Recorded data
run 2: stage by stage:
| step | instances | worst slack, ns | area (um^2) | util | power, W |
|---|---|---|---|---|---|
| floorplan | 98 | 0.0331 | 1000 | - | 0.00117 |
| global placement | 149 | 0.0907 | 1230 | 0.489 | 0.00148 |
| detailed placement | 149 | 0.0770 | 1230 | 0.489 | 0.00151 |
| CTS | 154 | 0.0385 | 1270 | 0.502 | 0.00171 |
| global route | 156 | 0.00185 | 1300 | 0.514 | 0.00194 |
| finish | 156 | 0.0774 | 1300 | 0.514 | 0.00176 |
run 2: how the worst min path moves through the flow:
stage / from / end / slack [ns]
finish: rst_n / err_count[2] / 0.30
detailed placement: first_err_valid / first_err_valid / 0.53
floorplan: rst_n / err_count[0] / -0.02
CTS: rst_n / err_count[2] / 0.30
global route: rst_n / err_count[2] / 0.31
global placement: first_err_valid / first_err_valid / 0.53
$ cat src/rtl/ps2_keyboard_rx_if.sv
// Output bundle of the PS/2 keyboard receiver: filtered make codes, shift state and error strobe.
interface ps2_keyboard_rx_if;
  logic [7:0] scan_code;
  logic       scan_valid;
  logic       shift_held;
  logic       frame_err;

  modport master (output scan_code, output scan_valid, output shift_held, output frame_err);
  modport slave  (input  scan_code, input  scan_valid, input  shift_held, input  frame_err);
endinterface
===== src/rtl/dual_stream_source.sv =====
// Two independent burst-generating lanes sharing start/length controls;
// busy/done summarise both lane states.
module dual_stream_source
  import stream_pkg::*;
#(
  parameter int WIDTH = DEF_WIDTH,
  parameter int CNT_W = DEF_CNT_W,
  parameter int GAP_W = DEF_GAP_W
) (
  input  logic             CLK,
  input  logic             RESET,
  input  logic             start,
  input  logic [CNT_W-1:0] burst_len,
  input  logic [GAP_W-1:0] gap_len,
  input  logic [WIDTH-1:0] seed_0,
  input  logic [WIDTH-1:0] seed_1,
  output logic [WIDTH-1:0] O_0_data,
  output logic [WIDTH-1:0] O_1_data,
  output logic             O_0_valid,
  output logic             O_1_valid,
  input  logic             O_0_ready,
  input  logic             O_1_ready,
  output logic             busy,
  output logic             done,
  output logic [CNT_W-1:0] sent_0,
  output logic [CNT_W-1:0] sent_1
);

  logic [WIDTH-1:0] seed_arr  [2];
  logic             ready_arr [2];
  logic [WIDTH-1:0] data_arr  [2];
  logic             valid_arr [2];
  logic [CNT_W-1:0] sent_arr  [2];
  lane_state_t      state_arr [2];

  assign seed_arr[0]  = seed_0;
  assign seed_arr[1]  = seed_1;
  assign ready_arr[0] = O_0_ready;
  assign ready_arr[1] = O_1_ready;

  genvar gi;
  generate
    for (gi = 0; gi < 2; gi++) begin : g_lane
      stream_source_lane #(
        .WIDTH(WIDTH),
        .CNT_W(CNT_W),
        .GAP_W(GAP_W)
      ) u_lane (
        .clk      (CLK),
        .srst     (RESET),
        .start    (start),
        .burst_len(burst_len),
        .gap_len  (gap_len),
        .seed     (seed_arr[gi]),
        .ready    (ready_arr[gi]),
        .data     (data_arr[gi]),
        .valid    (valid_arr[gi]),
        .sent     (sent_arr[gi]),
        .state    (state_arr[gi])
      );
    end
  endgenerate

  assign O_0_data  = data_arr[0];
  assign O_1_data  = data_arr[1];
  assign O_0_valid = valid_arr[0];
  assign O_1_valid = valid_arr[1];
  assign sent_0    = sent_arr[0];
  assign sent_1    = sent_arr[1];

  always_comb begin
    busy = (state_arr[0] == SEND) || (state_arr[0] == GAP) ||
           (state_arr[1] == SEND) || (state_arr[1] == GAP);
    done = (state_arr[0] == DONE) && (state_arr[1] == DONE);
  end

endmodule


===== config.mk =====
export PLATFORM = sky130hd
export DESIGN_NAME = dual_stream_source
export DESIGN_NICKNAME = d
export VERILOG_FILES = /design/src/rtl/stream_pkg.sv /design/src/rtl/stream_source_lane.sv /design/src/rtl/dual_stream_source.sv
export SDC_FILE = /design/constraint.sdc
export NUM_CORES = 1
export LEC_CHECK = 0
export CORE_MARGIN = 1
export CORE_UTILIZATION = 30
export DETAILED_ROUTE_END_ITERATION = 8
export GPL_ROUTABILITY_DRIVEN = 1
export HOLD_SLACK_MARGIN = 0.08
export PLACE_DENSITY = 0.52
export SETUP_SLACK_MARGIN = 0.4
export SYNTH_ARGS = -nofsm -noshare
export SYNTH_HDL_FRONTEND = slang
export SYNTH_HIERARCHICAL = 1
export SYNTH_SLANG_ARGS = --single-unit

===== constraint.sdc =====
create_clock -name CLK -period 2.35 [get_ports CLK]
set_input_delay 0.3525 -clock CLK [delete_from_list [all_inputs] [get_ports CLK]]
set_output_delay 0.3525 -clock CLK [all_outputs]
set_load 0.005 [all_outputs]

**Problem:** What's needed is an exact copy of every entry.

**Result of this task:**
run 2: stage by stage:
| step | instances | worst slack, ns | area (um^2) | util | power, W |
|---|---|---|---|---|---|
| floorplan | 98 | 0.0331 | 1000 | - | 0.00117 |
| global placement | 149 | 0.0907 | 1230 | 0.489 | 0.00148 |
| detailed placement | 149 | 0.0770 | 1230 | 0.489 | 0.00151 |
| CTS | 154 | 0.0385 | 1270 | 0.502 | 0.00171 |
| global route | 156 | 0.00185 | 1300 | 0.514 | 0.00194 |
| finish | 156 | 0.0774 | 1300 | 0.514 | 0.00176 |
run 2: how the worst min path moves through the flow:
stage / from / end / slack [ns]
finish: rst_n / err_count[2] / 0.30
detailed placement: first_err_valid / first_err_valid / 0.53
floorplan: rst_n / err_count[0] / -0.02
CTS: rst_n / err_count[2] / 0.30
global route: rst_n / err_count[2] / 0.31
global placement: first_err_valid / first_err_valid / 0.53
$ cat src/rtl/ps2_keyboard_rx_if.sv
// Output bundle of the PS/2 keyboard receiver: filtered make codes, shift state and error strobe.
interface ps2_keyboard_rx_if;
  logic [7:0] scan_code;
  logic       scan_valid;
  logic       shift_held;
  logic       frame_err;

  modport master (output scan_code, output scan_valid, output shift_held, output frame_err);
  modport slave  (input  scan_code, input  scan_valid, input  shift_held, input  frame_err);
endinterface
===== src/rtl/dual_stream_source.sv =====
// Two independent burst-generating lanes sharing start/length controls;
// busy/done summarise both lane states.
module dual_stream_source
  import stream_pkg::*;
#(
  parameter int WIDTH = DEF_WIDTH,
  parameter int CNT_W = DEF_CNT_W,
  parameter int GAP_W = DEF_GAP_W
) (
  input  logic             CLK,
  input  logic             RESET,
  input  logic             start,
  input  logic [CNT_W-1:0] burst_len,
  input  logic [GAP_W-1:0] gap_len,
  input  logic [WIDTH-1:0] seed_0,
  input  logic [WIDTH-1:0] seed_1,
  output logic [WIDTH-1:0] O_0_data,
  output logic [WIDTH-1:0] O_1_data,
  output logic             O_0_valid,
  output logic             O_1_valid,
  input  logic             O_0_ready,
  input  logic             O_1_ready,
  output logic             busy,
  output logic             done,
  output logic [CNT_W-1:0] sent_0,
  output logic [CNT_W-1:0] sent_1
);

  logic [WIDTH-1:0] seed_arr  [2];
  logic             ready_arr [2];
  logic [WIDTH-1:0] data_arr  [2];
  logic             valid_arr [2];
  logic [CNT_W-1:0] sent_arr  [2];
  lane_state_t      state_arr [2];

  assign seed_arr[0]  = seed_0;
  assign seed_arr[1]  = seed_1;
  assign ready_arr[0] = O_0_ready;
  assign ready_arr[1] = O_1_ready;

  genvar gi;
  generate
    for (gi = 0; gi < 2; gi++) begin : g_lane
      stream_source_lane #(
        .WIDTH(WIDTH),
        .CNT_W(CNT_W),
        .GAP_W(GAP_W)
      ) u_lane (
        .clk      (CLK),
        .srst     (RESET),
        .start    (start),
        .burst_len(burst_len),
        .gap_len  (gap_len),
        .seed     (seed_arr[gi]),
        .ready    (ready_arr[gi]),
        .data     (data_arr[gi]),
        .valid    (valid_arr[gi]),
        .sent     (sent_arr[gi]),
        .state    (state_arr[gi])
      );
    end
  endgenerate

  assign O_0_data  = data_arr[0];
  assign O_1_data  = data_arr[1];
  assign O_0_valid = valid_arr[0];
  assign O_1_valid = valid_arr[1];
  assign sent_0    = sent_arr[0];
  assign sent_1    = sent_arr[1];

  always_comb begin
    busy = (state_arr[0] == SEND) || (state_arr[0] == GAP) ||
           (state_arr[1] == SEND) || (state_arr[1] == GAP);
    done = (state_arr[0] == DONE) && (state_arr[1] == DONE);
  end

endmodule


===== config.mk =====
export PLATFORM = sky130hd
export DESIGN_NAME = dual_stream_source
export DESIGN_NICKNAME = d
export VERILOG_FILES = /design/src/rtl/stream_pkg.sv /design/src/rtl/stream_source_lane.sv /design/src/rtl/dual_stream_source.sv
export SDC_FILE = /design/constraint.sdc
export NUM_CORES = 1
export LEC_CHECK = 0
export CORE_MARGIN = 1
export CORE_UTILIZATION = 30
export DETAILED_ROUTE_END_ITERATION = 8
export GPL_ROUTABILITY_DRIVEN = 1
export HOLD_SLACK_MARGIN = 0.08
export PLACE_DENSITY = 0.52
export SETUP_SLACK_MARGIN = 0.4
export SYNTH_ARGS = -nofsm -noshare
export SYNTH_HDL_FRONTEND = slang
export SYNTH_HIERARCHICAL = 1
export SYNTH_SLANG_ARGS = --single-unit

===== constraint.sdc =====
create_clock -name CLK -period 2.35 [get_ports CLK]
set_input_delay 0.3525 -clock CLK [delete_from_list [all_inputs] [get_ports CLK]]
set_output_delay 0.3525 -clock CLK [all_outputs]
set_load 0.005 [all_outputs]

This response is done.